===== Data to process

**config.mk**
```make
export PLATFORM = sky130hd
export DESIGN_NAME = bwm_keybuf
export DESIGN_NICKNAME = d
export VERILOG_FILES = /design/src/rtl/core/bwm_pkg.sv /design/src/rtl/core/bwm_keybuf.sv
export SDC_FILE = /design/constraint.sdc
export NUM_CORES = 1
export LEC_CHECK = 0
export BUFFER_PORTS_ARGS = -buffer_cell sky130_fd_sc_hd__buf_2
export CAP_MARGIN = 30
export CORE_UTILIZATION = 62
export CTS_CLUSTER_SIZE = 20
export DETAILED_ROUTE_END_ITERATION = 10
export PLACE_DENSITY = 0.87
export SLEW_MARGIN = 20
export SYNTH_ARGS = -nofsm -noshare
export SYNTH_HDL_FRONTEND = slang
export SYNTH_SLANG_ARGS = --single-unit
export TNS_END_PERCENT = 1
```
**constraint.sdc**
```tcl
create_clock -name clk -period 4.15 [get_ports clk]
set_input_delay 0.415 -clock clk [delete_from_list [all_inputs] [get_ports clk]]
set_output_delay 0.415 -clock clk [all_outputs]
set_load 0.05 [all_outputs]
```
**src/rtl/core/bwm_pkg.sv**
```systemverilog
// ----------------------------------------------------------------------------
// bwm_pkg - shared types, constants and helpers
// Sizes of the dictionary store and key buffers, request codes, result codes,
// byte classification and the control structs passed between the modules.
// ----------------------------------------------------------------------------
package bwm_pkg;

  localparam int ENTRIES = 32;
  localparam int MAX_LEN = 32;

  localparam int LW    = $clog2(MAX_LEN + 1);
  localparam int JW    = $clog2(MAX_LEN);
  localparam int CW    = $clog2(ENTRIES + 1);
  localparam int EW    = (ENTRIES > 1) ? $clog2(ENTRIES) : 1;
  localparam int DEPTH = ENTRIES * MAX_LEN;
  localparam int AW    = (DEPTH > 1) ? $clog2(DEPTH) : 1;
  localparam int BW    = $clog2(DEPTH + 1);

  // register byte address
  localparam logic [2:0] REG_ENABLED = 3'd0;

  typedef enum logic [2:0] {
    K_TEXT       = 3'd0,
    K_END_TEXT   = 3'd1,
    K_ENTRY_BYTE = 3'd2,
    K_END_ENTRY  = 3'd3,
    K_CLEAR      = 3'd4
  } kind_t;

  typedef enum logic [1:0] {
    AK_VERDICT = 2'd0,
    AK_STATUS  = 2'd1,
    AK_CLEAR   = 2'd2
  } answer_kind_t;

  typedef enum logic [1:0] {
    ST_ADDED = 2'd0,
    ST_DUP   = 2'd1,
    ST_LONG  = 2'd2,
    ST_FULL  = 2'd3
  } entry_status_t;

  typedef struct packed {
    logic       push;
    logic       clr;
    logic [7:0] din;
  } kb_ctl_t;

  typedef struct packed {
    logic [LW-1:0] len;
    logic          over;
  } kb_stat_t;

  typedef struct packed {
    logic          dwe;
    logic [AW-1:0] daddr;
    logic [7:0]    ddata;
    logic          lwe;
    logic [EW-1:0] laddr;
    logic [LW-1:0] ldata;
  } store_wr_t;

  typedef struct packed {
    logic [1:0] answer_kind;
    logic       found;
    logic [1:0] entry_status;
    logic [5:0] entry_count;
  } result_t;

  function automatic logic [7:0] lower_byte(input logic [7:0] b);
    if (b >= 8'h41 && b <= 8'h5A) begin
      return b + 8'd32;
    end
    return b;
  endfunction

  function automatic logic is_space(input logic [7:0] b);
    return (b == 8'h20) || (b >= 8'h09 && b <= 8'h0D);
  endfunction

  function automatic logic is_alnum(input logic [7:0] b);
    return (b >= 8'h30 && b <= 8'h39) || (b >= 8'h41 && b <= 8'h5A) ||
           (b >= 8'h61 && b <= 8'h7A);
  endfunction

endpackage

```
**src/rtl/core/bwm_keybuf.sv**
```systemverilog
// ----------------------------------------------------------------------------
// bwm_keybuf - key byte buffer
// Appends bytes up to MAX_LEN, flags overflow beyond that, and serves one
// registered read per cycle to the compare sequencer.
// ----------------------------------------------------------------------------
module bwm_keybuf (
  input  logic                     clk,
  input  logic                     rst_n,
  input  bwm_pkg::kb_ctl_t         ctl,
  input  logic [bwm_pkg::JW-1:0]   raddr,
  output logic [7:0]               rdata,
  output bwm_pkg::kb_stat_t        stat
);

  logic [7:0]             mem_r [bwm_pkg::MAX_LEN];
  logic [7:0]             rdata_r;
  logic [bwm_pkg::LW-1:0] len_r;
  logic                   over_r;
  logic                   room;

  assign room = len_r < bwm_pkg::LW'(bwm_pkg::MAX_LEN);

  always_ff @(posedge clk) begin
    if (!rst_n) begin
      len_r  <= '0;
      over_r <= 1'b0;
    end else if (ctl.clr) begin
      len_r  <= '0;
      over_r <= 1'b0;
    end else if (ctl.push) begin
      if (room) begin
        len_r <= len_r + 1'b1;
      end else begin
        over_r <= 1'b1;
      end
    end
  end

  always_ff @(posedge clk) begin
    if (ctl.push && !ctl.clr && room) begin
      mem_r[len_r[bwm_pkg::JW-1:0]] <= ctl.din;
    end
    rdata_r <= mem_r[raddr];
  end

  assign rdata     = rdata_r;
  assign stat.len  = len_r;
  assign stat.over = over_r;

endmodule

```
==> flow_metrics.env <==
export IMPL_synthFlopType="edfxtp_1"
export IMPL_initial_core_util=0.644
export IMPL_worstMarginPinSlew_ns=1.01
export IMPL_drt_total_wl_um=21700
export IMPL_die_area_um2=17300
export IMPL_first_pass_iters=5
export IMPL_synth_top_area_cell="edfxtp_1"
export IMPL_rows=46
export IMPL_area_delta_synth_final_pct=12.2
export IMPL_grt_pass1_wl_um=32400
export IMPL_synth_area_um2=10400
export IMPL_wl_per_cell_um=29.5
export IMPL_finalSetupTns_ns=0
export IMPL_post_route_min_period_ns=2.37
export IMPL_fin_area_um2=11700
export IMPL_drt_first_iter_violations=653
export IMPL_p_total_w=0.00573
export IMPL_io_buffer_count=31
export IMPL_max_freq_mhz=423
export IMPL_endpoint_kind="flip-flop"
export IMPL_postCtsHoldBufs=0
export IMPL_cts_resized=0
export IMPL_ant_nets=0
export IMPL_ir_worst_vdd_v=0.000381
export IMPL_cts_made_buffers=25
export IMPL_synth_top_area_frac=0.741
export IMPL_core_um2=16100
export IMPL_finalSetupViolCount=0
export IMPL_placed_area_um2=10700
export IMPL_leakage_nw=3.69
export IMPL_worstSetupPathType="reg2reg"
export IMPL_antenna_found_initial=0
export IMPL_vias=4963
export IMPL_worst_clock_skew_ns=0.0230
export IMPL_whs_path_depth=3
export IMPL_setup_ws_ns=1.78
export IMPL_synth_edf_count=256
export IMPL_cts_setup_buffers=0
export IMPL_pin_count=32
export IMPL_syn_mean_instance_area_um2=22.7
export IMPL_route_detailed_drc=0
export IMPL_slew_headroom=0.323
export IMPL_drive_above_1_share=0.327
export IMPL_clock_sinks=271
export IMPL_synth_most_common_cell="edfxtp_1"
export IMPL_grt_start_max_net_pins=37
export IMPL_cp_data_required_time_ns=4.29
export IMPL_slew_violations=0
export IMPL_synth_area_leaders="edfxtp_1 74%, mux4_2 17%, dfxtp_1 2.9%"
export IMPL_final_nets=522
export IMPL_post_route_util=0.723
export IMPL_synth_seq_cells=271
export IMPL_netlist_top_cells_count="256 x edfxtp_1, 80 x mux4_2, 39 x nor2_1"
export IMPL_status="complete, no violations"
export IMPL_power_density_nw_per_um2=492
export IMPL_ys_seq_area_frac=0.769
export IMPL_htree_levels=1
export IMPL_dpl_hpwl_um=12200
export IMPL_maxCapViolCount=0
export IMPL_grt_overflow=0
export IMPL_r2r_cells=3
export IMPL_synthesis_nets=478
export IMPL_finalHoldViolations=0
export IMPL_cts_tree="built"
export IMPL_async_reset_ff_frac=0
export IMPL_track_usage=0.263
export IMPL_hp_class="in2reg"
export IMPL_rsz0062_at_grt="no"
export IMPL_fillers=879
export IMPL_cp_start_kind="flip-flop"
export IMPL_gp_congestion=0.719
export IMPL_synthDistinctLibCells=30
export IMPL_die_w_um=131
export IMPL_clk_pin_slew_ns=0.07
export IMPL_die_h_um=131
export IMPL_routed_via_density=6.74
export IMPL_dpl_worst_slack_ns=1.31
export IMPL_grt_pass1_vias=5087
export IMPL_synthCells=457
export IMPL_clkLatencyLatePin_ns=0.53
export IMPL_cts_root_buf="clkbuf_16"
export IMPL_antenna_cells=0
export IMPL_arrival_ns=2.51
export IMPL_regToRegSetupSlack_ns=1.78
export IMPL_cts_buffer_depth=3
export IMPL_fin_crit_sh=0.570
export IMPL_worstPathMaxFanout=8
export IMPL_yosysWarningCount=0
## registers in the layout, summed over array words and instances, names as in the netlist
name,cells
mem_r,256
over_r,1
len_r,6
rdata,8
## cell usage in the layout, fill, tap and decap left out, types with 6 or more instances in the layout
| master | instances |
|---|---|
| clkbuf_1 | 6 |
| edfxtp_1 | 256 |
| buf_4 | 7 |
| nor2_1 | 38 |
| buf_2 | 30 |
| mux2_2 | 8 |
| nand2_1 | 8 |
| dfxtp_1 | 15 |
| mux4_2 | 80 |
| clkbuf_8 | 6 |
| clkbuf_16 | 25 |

==========
===== Data to process

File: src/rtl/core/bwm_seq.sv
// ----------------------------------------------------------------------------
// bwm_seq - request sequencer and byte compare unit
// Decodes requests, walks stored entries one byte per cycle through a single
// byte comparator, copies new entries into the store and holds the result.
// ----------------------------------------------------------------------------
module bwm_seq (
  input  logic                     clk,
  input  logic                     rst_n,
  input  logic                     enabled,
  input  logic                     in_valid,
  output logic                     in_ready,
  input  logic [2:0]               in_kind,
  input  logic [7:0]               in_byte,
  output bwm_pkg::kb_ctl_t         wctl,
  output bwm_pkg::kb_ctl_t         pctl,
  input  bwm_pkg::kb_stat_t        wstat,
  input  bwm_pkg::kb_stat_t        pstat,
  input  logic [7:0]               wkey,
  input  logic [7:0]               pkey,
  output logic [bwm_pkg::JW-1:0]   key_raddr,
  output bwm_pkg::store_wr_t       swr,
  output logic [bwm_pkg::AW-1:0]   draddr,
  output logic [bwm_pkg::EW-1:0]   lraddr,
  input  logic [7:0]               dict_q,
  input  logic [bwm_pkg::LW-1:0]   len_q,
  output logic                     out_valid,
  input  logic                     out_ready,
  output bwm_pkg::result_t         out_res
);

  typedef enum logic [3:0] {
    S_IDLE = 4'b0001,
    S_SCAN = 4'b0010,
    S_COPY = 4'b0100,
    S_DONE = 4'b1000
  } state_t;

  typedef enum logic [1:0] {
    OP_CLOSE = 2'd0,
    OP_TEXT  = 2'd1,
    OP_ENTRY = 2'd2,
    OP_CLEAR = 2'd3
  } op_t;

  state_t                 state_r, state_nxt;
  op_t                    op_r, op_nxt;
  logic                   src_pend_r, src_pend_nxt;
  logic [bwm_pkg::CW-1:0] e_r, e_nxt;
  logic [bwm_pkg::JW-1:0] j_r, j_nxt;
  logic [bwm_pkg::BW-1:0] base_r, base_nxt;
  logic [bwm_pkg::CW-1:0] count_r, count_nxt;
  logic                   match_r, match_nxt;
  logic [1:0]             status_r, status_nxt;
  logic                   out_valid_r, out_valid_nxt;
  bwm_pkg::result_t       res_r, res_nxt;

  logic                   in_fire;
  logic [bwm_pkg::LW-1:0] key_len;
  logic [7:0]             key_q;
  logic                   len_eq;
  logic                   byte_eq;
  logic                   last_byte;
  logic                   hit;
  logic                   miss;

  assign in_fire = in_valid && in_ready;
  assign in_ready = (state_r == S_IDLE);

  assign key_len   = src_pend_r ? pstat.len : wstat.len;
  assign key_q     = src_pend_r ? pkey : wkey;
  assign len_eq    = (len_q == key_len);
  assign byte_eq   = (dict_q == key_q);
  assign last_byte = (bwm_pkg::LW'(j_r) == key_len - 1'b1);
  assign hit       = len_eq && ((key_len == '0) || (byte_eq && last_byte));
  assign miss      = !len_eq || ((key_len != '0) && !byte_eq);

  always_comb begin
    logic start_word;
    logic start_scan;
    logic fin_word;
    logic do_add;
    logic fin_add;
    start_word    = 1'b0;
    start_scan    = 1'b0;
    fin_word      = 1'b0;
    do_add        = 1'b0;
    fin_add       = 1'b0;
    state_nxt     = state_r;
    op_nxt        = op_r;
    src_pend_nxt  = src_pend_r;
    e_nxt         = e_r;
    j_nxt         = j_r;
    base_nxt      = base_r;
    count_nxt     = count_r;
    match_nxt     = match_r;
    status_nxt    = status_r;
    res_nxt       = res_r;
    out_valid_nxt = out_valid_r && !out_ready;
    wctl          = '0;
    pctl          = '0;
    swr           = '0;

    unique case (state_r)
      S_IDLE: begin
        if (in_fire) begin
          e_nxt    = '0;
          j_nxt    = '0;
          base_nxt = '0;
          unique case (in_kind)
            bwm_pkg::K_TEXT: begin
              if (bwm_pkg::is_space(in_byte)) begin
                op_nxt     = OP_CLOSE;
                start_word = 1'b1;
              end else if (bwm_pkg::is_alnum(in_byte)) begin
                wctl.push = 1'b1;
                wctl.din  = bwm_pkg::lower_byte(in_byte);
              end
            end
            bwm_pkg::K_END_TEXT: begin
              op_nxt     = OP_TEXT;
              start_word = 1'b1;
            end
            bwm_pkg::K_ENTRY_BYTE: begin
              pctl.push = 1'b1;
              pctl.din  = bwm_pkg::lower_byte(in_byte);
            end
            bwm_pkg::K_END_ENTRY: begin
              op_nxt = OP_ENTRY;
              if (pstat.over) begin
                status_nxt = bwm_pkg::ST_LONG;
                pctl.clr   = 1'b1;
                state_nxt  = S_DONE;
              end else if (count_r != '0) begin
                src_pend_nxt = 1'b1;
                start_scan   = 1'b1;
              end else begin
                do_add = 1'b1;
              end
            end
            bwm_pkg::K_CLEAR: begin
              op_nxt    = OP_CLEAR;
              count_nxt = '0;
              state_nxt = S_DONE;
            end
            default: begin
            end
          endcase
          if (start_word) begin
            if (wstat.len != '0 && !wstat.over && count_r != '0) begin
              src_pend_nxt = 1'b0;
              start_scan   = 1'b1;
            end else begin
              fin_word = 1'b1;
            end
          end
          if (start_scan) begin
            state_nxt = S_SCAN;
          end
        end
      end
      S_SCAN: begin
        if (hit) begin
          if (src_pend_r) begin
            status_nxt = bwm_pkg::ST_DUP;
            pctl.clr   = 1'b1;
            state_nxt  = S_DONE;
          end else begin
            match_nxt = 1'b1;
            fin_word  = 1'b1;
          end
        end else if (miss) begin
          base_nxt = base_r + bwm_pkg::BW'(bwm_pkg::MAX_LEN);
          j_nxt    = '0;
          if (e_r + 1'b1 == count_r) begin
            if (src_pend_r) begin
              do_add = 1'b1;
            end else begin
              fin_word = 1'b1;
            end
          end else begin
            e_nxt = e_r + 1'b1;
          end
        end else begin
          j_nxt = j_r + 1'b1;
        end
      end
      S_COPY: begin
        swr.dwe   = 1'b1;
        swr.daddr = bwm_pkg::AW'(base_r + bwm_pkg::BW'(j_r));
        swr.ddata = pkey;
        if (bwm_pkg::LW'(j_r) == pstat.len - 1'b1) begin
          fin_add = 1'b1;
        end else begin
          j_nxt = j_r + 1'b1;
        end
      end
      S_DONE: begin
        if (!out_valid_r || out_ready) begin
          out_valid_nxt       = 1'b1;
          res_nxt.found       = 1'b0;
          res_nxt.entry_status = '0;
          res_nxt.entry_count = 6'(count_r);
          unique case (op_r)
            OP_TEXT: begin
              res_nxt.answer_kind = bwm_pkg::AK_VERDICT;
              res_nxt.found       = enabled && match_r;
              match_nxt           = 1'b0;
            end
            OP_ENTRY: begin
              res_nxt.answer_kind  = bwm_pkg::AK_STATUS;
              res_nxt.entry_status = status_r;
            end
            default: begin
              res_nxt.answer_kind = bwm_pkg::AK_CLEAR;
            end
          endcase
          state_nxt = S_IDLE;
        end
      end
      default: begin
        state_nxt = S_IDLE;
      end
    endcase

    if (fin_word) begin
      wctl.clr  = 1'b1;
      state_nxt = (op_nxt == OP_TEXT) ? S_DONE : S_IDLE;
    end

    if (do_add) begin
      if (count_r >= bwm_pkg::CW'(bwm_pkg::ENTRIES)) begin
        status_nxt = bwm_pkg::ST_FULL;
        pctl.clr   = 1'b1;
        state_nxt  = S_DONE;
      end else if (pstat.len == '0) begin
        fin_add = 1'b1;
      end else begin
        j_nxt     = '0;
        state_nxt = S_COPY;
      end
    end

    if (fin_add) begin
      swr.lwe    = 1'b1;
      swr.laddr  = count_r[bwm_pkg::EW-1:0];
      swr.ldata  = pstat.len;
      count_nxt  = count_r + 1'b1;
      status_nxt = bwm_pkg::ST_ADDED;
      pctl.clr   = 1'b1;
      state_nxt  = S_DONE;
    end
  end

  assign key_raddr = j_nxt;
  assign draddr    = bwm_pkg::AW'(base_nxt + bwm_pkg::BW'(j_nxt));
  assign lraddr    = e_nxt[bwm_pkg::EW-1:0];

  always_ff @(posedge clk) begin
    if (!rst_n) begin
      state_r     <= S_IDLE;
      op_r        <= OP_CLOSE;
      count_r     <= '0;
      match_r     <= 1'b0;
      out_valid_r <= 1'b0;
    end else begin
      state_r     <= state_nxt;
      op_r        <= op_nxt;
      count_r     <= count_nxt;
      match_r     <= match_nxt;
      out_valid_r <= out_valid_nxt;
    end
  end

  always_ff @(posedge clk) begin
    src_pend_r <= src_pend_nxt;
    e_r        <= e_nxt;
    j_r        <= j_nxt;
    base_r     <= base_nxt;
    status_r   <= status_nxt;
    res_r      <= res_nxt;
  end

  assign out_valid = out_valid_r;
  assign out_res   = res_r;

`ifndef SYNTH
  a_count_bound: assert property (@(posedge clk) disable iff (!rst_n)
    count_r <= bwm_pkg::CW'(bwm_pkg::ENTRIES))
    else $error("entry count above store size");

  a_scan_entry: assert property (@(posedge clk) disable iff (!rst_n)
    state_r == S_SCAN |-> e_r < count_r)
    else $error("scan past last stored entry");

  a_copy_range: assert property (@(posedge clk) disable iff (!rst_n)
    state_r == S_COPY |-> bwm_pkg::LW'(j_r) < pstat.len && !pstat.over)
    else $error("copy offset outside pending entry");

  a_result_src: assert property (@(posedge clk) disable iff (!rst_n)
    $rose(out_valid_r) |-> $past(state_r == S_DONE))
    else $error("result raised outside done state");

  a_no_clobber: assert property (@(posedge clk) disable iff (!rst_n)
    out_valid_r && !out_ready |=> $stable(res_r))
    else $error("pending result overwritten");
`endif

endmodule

==========
===== Data to process

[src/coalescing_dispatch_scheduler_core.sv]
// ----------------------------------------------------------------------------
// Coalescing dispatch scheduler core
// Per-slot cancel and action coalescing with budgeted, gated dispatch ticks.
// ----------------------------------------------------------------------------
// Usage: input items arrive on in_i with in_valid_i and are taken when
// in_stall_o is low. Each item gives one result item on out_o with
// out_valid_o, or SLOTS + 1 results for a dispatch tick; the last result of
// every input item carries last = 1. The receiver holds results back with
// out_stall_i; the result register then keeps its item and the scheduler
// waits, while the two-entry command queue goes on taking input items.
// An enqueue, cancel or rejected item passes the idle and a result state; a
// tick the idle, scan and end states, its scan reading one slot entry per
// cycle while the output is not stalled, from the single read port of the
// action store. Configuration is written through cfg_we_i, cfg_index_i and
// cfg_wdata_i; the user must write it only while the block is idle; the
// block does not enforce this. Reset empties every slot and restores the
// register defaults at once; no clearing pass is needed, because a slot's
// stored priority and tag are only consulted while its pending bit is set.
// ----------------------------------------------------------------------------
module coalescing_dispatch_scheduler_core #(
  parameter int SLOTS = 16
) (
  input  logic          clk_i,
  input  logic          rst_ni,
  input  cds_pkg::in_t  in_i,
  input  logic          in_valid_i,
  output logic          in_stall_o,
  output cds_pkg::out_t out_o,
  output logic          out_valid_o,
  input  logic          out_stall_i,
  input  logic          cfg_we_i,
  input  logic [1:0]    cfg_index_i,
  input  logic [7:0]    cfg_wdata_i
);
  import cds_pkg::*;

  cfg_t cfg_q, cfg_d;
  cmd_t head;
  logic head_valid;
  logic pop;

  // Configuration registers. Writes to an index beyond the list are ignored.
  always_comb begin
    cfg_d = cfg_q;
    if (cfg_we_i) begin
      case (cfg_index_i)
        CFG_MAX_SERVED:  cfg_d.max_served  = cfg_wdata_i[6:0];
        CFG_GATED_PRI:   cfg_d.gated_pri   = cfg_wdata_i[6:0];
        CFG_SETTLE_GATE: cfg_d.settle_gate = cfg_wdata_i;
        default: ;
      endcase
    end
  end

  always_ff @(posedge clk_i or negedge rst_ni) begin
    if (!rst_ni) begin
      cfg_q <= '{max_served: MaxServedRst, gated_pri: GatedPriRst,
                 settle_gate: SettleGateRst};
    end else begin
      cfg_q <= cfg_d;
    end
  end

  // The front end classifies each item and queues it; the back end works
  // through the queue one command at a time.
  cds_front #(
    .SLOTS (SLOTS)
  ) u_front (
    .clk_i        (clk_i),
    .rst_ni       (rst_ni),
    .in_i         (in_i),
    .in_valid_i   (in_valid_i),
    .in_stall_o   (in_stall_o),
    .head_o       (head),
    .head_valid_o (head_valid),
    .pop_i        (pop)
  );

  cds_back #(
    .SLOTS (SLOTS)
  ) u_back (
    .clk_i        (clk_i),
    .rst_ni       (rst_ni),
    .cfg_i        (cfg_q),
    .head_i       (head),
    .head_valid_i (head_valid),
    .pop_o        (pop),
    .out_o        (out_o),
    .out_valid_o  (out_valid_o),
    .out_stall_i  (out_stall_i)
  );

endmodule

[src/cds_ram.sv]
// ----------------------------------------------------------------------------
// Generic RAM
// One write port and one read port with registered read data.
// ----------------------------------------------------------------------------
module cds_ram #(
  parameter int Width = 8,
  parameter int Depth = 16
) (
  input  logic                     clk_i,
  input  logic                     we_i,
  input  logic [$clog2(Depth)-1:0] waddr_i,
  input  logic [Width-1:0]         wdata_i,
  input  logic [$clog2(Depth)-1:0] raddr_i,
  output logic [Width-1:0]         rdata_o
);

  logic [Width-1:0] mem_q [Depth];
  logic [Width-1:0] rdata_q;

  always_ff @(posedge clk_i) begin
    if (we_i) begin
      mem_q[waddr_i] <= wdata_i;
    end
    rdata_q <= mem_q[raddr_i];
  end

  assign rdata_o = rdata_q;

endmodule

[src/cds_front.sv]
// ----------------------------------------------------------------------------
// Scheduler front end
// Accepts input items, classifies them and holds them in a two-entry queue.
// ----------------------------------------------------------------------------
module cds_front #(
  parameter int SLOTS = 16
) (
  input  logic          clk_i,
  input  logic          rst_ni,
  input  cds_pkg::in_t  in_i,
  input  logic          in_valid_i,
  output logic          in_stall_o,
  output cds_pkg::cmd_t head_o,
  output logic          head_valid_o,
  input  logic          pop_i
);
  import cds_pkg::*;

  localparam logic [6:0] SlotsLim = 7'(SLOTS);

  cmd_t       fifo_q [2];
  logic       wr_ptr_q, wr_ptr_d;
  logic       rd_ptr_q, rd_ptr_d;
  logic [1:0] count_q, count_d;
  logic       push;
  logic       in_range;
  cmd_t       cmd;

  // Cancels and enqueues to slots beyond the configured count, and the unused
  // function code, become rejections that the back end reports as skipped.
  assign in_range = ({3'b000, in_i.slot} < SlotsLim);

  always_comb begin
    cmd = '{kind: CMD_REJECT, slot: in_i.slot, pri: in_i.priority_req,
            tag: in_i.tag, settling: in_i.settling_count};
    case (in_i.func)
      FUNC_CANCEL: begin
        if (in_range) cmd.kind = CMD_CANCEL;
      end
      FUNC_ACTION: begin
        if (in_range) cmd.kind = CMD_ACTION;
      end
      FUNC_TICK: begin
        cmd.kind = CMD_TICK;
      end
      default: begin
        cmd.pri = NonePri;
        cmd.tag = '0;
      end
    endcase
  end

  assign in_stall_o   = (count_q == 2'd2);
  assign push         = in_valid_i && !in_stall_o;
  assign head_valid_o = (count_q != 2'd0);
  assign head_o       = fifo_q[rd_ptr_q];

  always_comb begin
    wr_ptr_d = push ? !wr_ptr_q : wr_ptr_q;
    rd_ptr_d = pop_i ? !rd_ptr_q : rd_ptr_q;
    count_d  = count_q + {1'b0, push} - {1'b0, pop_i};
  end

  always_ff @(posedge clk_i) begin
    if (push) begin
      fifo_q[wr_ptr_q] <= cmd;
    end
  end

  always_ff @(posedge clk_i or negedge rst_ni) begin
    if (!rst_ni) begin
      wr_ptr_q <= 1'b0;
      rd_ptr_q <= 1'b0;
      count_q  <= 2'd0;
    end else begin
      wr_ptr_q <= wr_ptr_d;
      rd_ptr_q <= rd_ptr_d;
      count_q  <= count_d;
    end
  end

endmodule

==========

### Exercise details
Work out how many lines contain the word "every" in the records, and answer with the number only.

### Result of the task
2